A primeira experiência quimérica ocorreu há muitos anos, quando cientistas em Edimburgo fundiram um embrião de carneiro com um de cabra — duas espécies animais não relacionadas que são incapazes de serem cruzadas naturalmente e de produzir uma cria híbrida. A criatura resultante, chamada de geep (N. do T.: contracção do inglês “goat” — cabra – e “sheep” — carneiro), nasceu com a cabeça de uma cabra e o corpo de um carneiro.
Agora, cientistas estão a treinar os seus olhares para quebrar o último tabu do mundo natural — cruzar humanos e animais para criar novos híbridos humano-animais. Além do rato humanizado, cientistas já criaram porcos com sangue humano e carneiros com fígados e corações que são, em grande parte, humanos.
As experiências são concebidas para fazer avançar a investigação médica. Com efeito, um número crescente de engenheiros genéticos argumentam que os híbridos humano-animais conduzirão à idade de ouro da medicina. Investigadores afirmam que quanto mais humanizados puderem tornar esses animais de pesquisa, tanto mais serão capazes de modelar a progressão de doenças humanas, testar novos medicamentos, e colher tecidos e órgãos para transplante. O que esquecem de mencionar é que existem alternativas igualmente promissoras e menos invasoras a essas experiências bizarras, incluindo os modelos de computador, a cultura de tecidos in vitro, a nanotecnologia e as próteses para substituir o tecido e os órgãos humanos.
Alguns investigadores estão especulando sobre quimeras de humanos e chimpanzés — para criar o humanzé. Esse seria o animal ideal para pesquisas de laboratório, já que os chimpanzés estão tão próximos de nós, humanos. Os chimpanzés compartilham 98% dos genomas humanos, e um chimpanzé maduro apresenta as habilidades mentais equivalentes às de um ser humano de quatro anos de idade.
A fusão de um embrião humano e de chimpanzé — segundo os investigadores, algo perfeitamente factível — poderia produzir uma criatura tão humana que as questões relativas à sua condição moral e legal lançariam 4.000 anos de ética no caos. Tal criatura mereceria ter os seus direitos humanos reconhecidos? Será que teria que passar algum teste de “humanidade” para conquistar a sua liberdade? Seria forçada a executar trabalhos servis ou usada para desempenhar actividades perigosas?

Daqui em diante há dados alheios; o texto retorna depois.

Context: an optimization exercise on an open-source flow, tuned for small area. The choices shown serve that exercise and are no tape-out recipe. The RTL was checked by simulation tests, not by an equivalence proof against the original design. Power figures rest on the tool's default switching activity, not on a simulated workload.

## dht_segment_writer
module dht_segment_writer
#(
    parameter int MAX_SYMS  = 256,
    parameter int SYM_IDX_W = 8
) (
    input  logic                 clk,
    input  logic                 rst_n,
    input  logic                 bits_we,
    input  logic [3:0]           bits_idx,
    input  logic [7:0]           bits_val,
    input  logic                 val_we,
    input  logic [SYM_IDX_W-1:0] val_idx,
    input  logic [7:0]           val_data,
    input  logic                 start,
    input  logic [3:0]           tc,
    input  logic [3:0]           th,
    output logic                 busy,
    output logic                 done,
    output logic                 err,
    output logic                 out_valid,
    input  logic                 out_ready,
    output logic [7:0]           out_data,
    output logic                 out_last,
    output logic                 code_we,
    output logic [7:0]           code_sym,
    output logic [15:0]          code_val,
    output logic [4:0]           code_len
);
==> flow/config.mk <==
export PLATFORM = sky130hd
export DESIGN_NAME = dht_segment_writer
export DESIGN_NICKNAME = dht_segment_writer
export VERILOG_FILES = /design/flow/design.v
export SDC_FILE = /design/flow/constraint.sdc
export NUM_CORES = 4
export LEC_CHECK = 0
export CAP_MARGIN = 20
export CORE_MARGIN = 2
export CORE_UTILIZATION = 40
export CTS_BUF_LIST = sky130_fd_sc_hd__clkbuf_4
export SLEW_MARGIN = 20
==> flow/constraint.sdc <==
create_clock -name core_clock -period 8.0 [get_ports {clk}]
set_input_delay 1.6000 -clock core_clock [delete_from_list [all_inputs] [get_ports {clk}]]
set_output_delay 1.6000 -clock core_clock [all_outputs]
set_load 0.01 [all_outputs]
run.sh (not shown) runs the stock make flow with config.mk's settings and CLKGATE_MAP_FILE= SYNTH_SCRIPT=/design/flow/synth_recipe.tcl, a recipe that flattens the netlist after the stock synthesis.
The first run finished clean.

As possibilidades são estarrecedoras. Por exemplo, e se as células-tronco humanas — as células primordiais que se transformam nos cerca de 200 tipos de células do corpo — fossem injectadas no embrião de um animal e se espalhassem, através do corpo do animal, para cada um dos seus órgãos? Algumas células humanas poderiam migrar para os testículos e ovários, onde poderiam gerar espermas e óvulos humanos. Se dois dos ratos quiméricos cruzassem, poderiam, potencialmente, conceber um embrião humano. Se o embrião humano fosse removido e implantado no útero de uma mulher, os pais biológicos do bebé humano teriam sido ratos.
Por favor, queiram compreender que nada disso é ficção científica. Espera-se para o próximo mês a divulgação oficial de uma directriz sobre investigação quimérica pela National Academy of Sciences, o corpo científico mais respeitado dos EUA, antecipando um alvoroço de novas experiências no florescente campo da experimentação quimérica humano‑animal.

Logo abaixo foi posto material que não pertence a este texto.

From an optimization exercise on the open Yosys and OpenROAD flow, aimed at small area, a short achievable clock period and few clock cycles per item; shortcuts taken in it are not production practice. Power is estimated from default activity; no workload was simulated.

Design pov_panel_top, start of the top module:
module pov_panel_top (
   input  logic                  clk_in,
   input  logic                  rst_in,
   input  logic                  host_req,
   input  logic                  host_sel,      
   input  logic [(1 + $clog2(8) + $clog2(16))-1:0] host_addr,     
   input  logic [(3 * 3)-1:0]  host_wdata,
   output logic                  host_ack,
   output logic [2:0]            rgb0,
   output logic [2:0]            rgb1,
   output logic                  led_clk,
   output logic                  led_latch,
   output logic                  led_output_enable,
   output logic [$clog2(8)-1:0]  hub75_address
);
   logic                  wr_en;
   logic [$clog2(8):0]    wr_ring;
   logic [(3 * 3)-1:0]  wr_data;
   logic                  pend_v;
   logic                  ctrl_enable;
   logic [8-1:0] ctrl_unit;
   logic [$clog2(16)-1:0]  ph;
   logic [$clog2(8)-1:0]  rd_row;
   logic [1:0]            rd_plane;
   logic [2:0]            rd_top;
  ...
==> module scan_sequencer, before the edit <==
module scan_sequencer (
   input  logic                  clk_in,
   input  logic                  rst_in,
   input  logic                  enable,
   input  logic                  pend_v,       
   input  logic                  lit_free,     
   input  logic [2:0]            rd_top,
   input  logic [2:0]            rd_bot,
   output logic [$clog2(16)-1:0]  ph,
   output logic [$clog2(8)-1:0]  rd_row,
   output logic [1:0]            rd_plane,
   output logic [1:0]            lat_plane,    
   output logic                  lat_load_n,   
   output logic [2:0]            rgb0,
   output logic [2:0]            rgb1,
   output logic                  led_clk,
   output logic                  led_latch,
   output logic [$clog2(8)-1:0]  hub75_address
);
   localparam logic [1:0] S_IDLE  = 2'd0;    
   localparam logic [1:0] S_SHIFT = 2'd1;    
   localparam logic [1:0] S_DONE  = 2'd2;    
   localparam logic [1:0] S_TURN2 = 2'd3;    
   logic [1:0]           sstate;
   logic                 shifting;
   logic                 turn;       
   logic [$clog2(8)-1:0] sh_row;     
   logic [1:0]           sh_plane;
   logic [$clog2(8)-1:0] lat_row;    
   logic                 fresh;      
   logic                 allowed;
   logic                 latch_now;
   logic                 start;
   logic [5:0]           col_q;
   assign shifting = (sstate == S_SHIFT) || (sstate == S_TURN2);
   assign turn     = (sstate == S_TURN2);
   assign rd_row   = sh_row;
   assign rd_plane = sh_plane;
   assign lat_plane = (sh_plane == 2'd0) ? 2'd2 : sh_plane - 1'b1;
   assign lat_row   = ((sh_plane == 2'd2) || (sh_plane == 2'd1 && sstate != S_DONE))
                      ? sh_row : sh_row - 1'b1;
   assign allowed   = (sh_plane != 2'd0) || (enable && !fresh);
   assign latch_now = (sstate == S_DONE) && lit_free;
   assign start     = (ph == '0) && allowed && ((sstate == S_IDLE) || latch_now);
   always_ff @(posedge clk_in) begin
      ph <= ph + 1'b1;
   end
   always_ff @(posedge clk_in) begin
      if (rst_in) begin
         sstate    <= S_IDLE;
         sh_row    <= '0;
         sh_plane  <= '0;
         led_clk    <= 1'b0;
         led_latch  <= 1'b0;
         lat_load_n <= 1'b1;
         fresh      <= 1'b1;
      end else begin
         led_clk    <= shifting && ph[0];
         led_latch  <= latch_now;
         lat_load_n <= !latch_now;
         if (!pend_v) fresh <= 1'b0;
         case (sstate)
            S_IDLE: begin
               if (start) sstate <= S_SHIFT;
            end
            S_SHIFT: begin
               if (ph == '1) sstate <= S_TURN2;
            end
            S_TURN2: begin
               if (ph == '1) begin
                  sstate <= S_DONE;
                  if (sh_plane == 2'd2) begin
                     sh_plane <= '0;
                     sh_row   <= sh_row + 1'b1;
                  end else begin
                     sh_plane <= sh_plane + 1'b1;
                  end
               end
            end
            S_DONE: begin
               if (latch_now) sstate <= start ? S_SHIFT : S_IDLE;
            end
            default: begin
               sstate <= S_IDLE;
            end
         endcase
      end
   end
   always_ff @(posedge clk_in) begin
      hub75_address <= lat_row;
   end
   always_ff @(posedge clk_in) begin
      col_q <= {rd_bot, rd_top};
      {rgb1, rgb0} <= turn ? {rd_bot, rd_top} : col_q;
   end
endmodule
clock: 8.0 ns
lec_check: 0
cap_margin: 20
core_margin: 2
core_utilization: 50
cts_buf_list: sky130_fd_sc_hd__clkbuf_16
cts_cluster_diameter: 100
cts_cluster_size: 30
setup_slack_margin: 5
slew_margin: 20
tns_end_percent: 100
standard.sh (not shown) runs the stock make flow with config.mk's settings and CLKGATE_MAP_FILE= SYNTH_SCRIPT=/design/flow/synth_recipe.tcl, a recipe that flattens the netlist after the stock synthesis.
==> flow/flow/run.sh <==
#!/bin/bash
set -euo pipefail
KNOBS="SETUP_SLACK_MARGIN=5.4 MATCH_CELL_FOOTPRINT=0"
bash standard.sh $KNOBS place > make_place.log 2>&1
PLACE_ODB=orfs/results/sky130hd/pov_panel_top/base/3_place.odb \
  openroad -no_init -exit flow/pin_flops.tcl > pin_flops.log 2>&1
bash standard.sh $KNOBS finish > make_finish.log 2>&1
==> flow/flow/pin_flops.tcl <==
# Move the flip-flop behind each output port's buffer next to that buffer,
# then legalise. Reads and rewrites the placed database named in PLACE_ODB.
read_db $::env(PLACE_ODB)
set block [ord::get_db_block]
set moved 0
foreach bterm [$block getBTerms] {
  if {[$bterm getIoType] ne "OUTPUT"} { continue }
  set net [$bterm getNet]
  set buf ""
  foreach it [$net getITerms] {
    if {[$it isOutputSignal]} { set buf [$it getInst] }
  }
  if {$buf eq ""} { continue }
  set in_net ""
  foreach it [$buf getITerms] {
    if {[$it isInputSignal] && [$it getNet] ne "NULL"} { set in_net [$it getNet] }
  }
  if {$in_net eq ""} { continue }
  set ff ""
  foreach it [$in_net getITerms] {
    if {[$it isOutputSignal]} { set ff [$it getInst] }
  }
  if {$ff eq ""} { continue }
  set mname [[$ff getMaster] getName]
  if {![string match "sky130_fd_sc_hd__*df*" $mname]} { continue }
  lassign [$buf getLocation] bx by
  $ff setLocation $bx $by
  $ff setPlacementStatus PLACED
  incr moved
  puts "moved [$ff getName] ($mname) to the buffer of [$bterm getName] at $bx $by"
}
puts "moved $moved flip-flops"
detailed_placement
check_placement -verbose
write_db $::env(PLACE_ODB)
Rerun with:
--- a/flow/design.v
+++ b/flow/design.v
@@ -117,11 +117,9 @@
 );
    localparam logic [1:0] S_IDLE  = 2'd0;    
    localparam logic [1:0] S_SHIFT = 2'd1;    
    localparam logic [1:0] S_DONE  = 2'd2;    
-   localparam logic [1:0] S_TURN2 = 2'd3;    
    logic [1:0]           sstate;
-   logic                 shifting;
    logic                 turn;       
    logic [$clog2(8)-1:0] sh_row;     
    logic [1:0]           sh_plane;
    logic [$clog2(8)-1:0] lat_row;    
@@ -129,10 +127,8 @@
    logic                 allowed;
    logic                 latch_now;
    logic                 start;
    logic [5:0]           col_q;
-   assign shifting = (sstate == S_SHIFT) || (sstate == S_TURN2);
-   assign turn     = (sstate == S_TURN2);
    assign rd_row   = sh_row;
    assign rd_plane = sh_plane;
    assign lat_plane = (sh_plane == 2'd0) ? 2'd2 : sh_plane - 1'b1;
    assign lat_row   = ((sh_plane == 2'd2) || (sh_plane == 2'd1 && sstate != S_DONE))
@@ -145,39 +141,46 @@
    end
    always_ff @(posedge clk_in) begin
       if (rst_in) begin
          sstate    <= S_IDLE;
+         turn      <= 1'b0;
          sh_row    <= '0;
          sh_plane  <= '0;
          led_clk    <= 1'b0;
          led_latch  <= 1'b0;
          lat_load_n <= 1'b1;
          fresh      <= 1'b1;
       end else begin
-         led_clk    <= shifting && ph[0];
+         led_clk    <= (sstate == S_SHIFT) && ph[0];
          led_latch  <= latch_now;
          lat_load_n <= !latch_now;
          if (!pend_v) fresh <= 1'b0;
          case (sstate)
             S_IDLE: begin
-               if (start) sstate <= S_SHIFT;
+               if (start) begin
+                  sstate <= S_SHIFT;
+                  turn   <= 1'b0;
+               end
             end
             S_SHIFT: begin
-               if (ph == '1) sstate <= S_TURN2;
-            end
-            S_TURN2: begin
                if (ph == '1) begin
-                  sstate <= S_DONE;
-                  if (sh_plane == 2'd2) begin
-                     sh_plane <= '0;
-                     sh_row   <= sh_row + 1'b1;
-                  end else begin
-                     sh_plane <= sh_plane + 1'b1;
+                  turn <= 1'b1;
+                  if (turn) begin
+                     sstate <= S_DONE;
+                     if (sh_plane == 2'd2) begin
+                        sh_plane <= '0;
+                        sh_row   <= sh_row + 1'b1;
+                     end else begin
+                        sh_plane <= sh_plane + 1'b1;
+                     end
                   end
                end
             end
             S_DONE: begin
-               if (latch_now) sstate <= start ? S_SHIFT : S_IDLE;
+               if (latch_now) begin
+                  sstate <= start ? S_SHIFT : S_IDLE;
+                  turn   <= 1'b0;
+               end
             end
             default: begin
                sstate <= S_IDLE;
             end
Effect: The changed run ran to the end with no violations. Via count went down by 0.74%. Power hardly moves. Critical path depth stays the same. Non-clock buffer count is lower by 23. First-iteration DRC count went down by about 16%. Clock power is higher by about 1%. Global-route usage grows by 0.11 points. Core utilization fell by 0.14 points. Routed wire length went down by about 0.4%. Synthesized area increases by about 0.4%. Worst hold slack gets worse by 0.0051 ns. Worst setup slack gets worse by 0.014 ns.
No run of this note included a check of the RTL's function; only the layout flow was run.

[what the ideal ports hide]
In the flow no input, the clock included, has a driving cell. The finished layouts below were timed again as built, in two steps. Step 1 (the two cells are an assumption about what drives the block):
set clk [get_ports {clk_in}]
set_driving_cell -lib_cell sky130_fd_sc_hd__clkbuf_16 $clk
set_driving_cell -lib_cell sky130_fd_sc_hd__buf_2 [delete_from_list [all_inputs] $clk]
Step 2 moves the port delays by t, midway between the first and last clock arrival at a register: inputs arrive t later, outputs are due t later. That takes back most of the time a late clock gives input paths. Three values: no drivers, after step 1, after step 2; two values: the first two.
| run | shift t [ns] | setup WS [ns] | worst data-port slew with drivers (ns) |
|---|---|---|---|
| the first run | 0.746 | 5.260 / 5.194 / 4.802 | 0.04 |
| the second run | 0.760 | 5.246 / 5.178 / 4.932 | 0.05 |
After both steps every run listed still meets setup and hold. The setup slack of the first run, which loses most, moves by -0.066 ns with the drivers and by -0.458 ns with both steps.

Os biotécnicos já estão a desobstruir o caminho moral para as experiências quiméricos humano‑animais, argumentando que uma vez que uma sociedade supera o factor repulsa, a perspectiva de novas criaturas parcialmente humanas tem muito a oferecer à raça humana. E, naturalmente, isso é exactamente o tipo de raciocínio que foi apresentado para se justificar o que está a tornar‑se uma jornada no admirável mundo novo, no qual toda a natureza pode ser impiedosamente manipulada. Mas agora, com as experiências humano‑animais, colocamos em risco até a destruição da integridade da nossa própria espécie biológica, em nome do progresso humano.
Com a tecnologia quimérica, os cientistas têm o poder de rescrever a saga evolucionária — para salpicar partes da nossa espécie no resto do reino animal, assim como fundir partes de outras espécies com o nosso próprio genoma e até mesmo criar novas sub-espécies e super-espécies humanas. Será que estamos na cúspide de um renascimento biológico ou plantando as sementes da nossa destruição?
_________
* Jeremy Rifkin é o autor de The Biotech Century (O Século Biotecnológico).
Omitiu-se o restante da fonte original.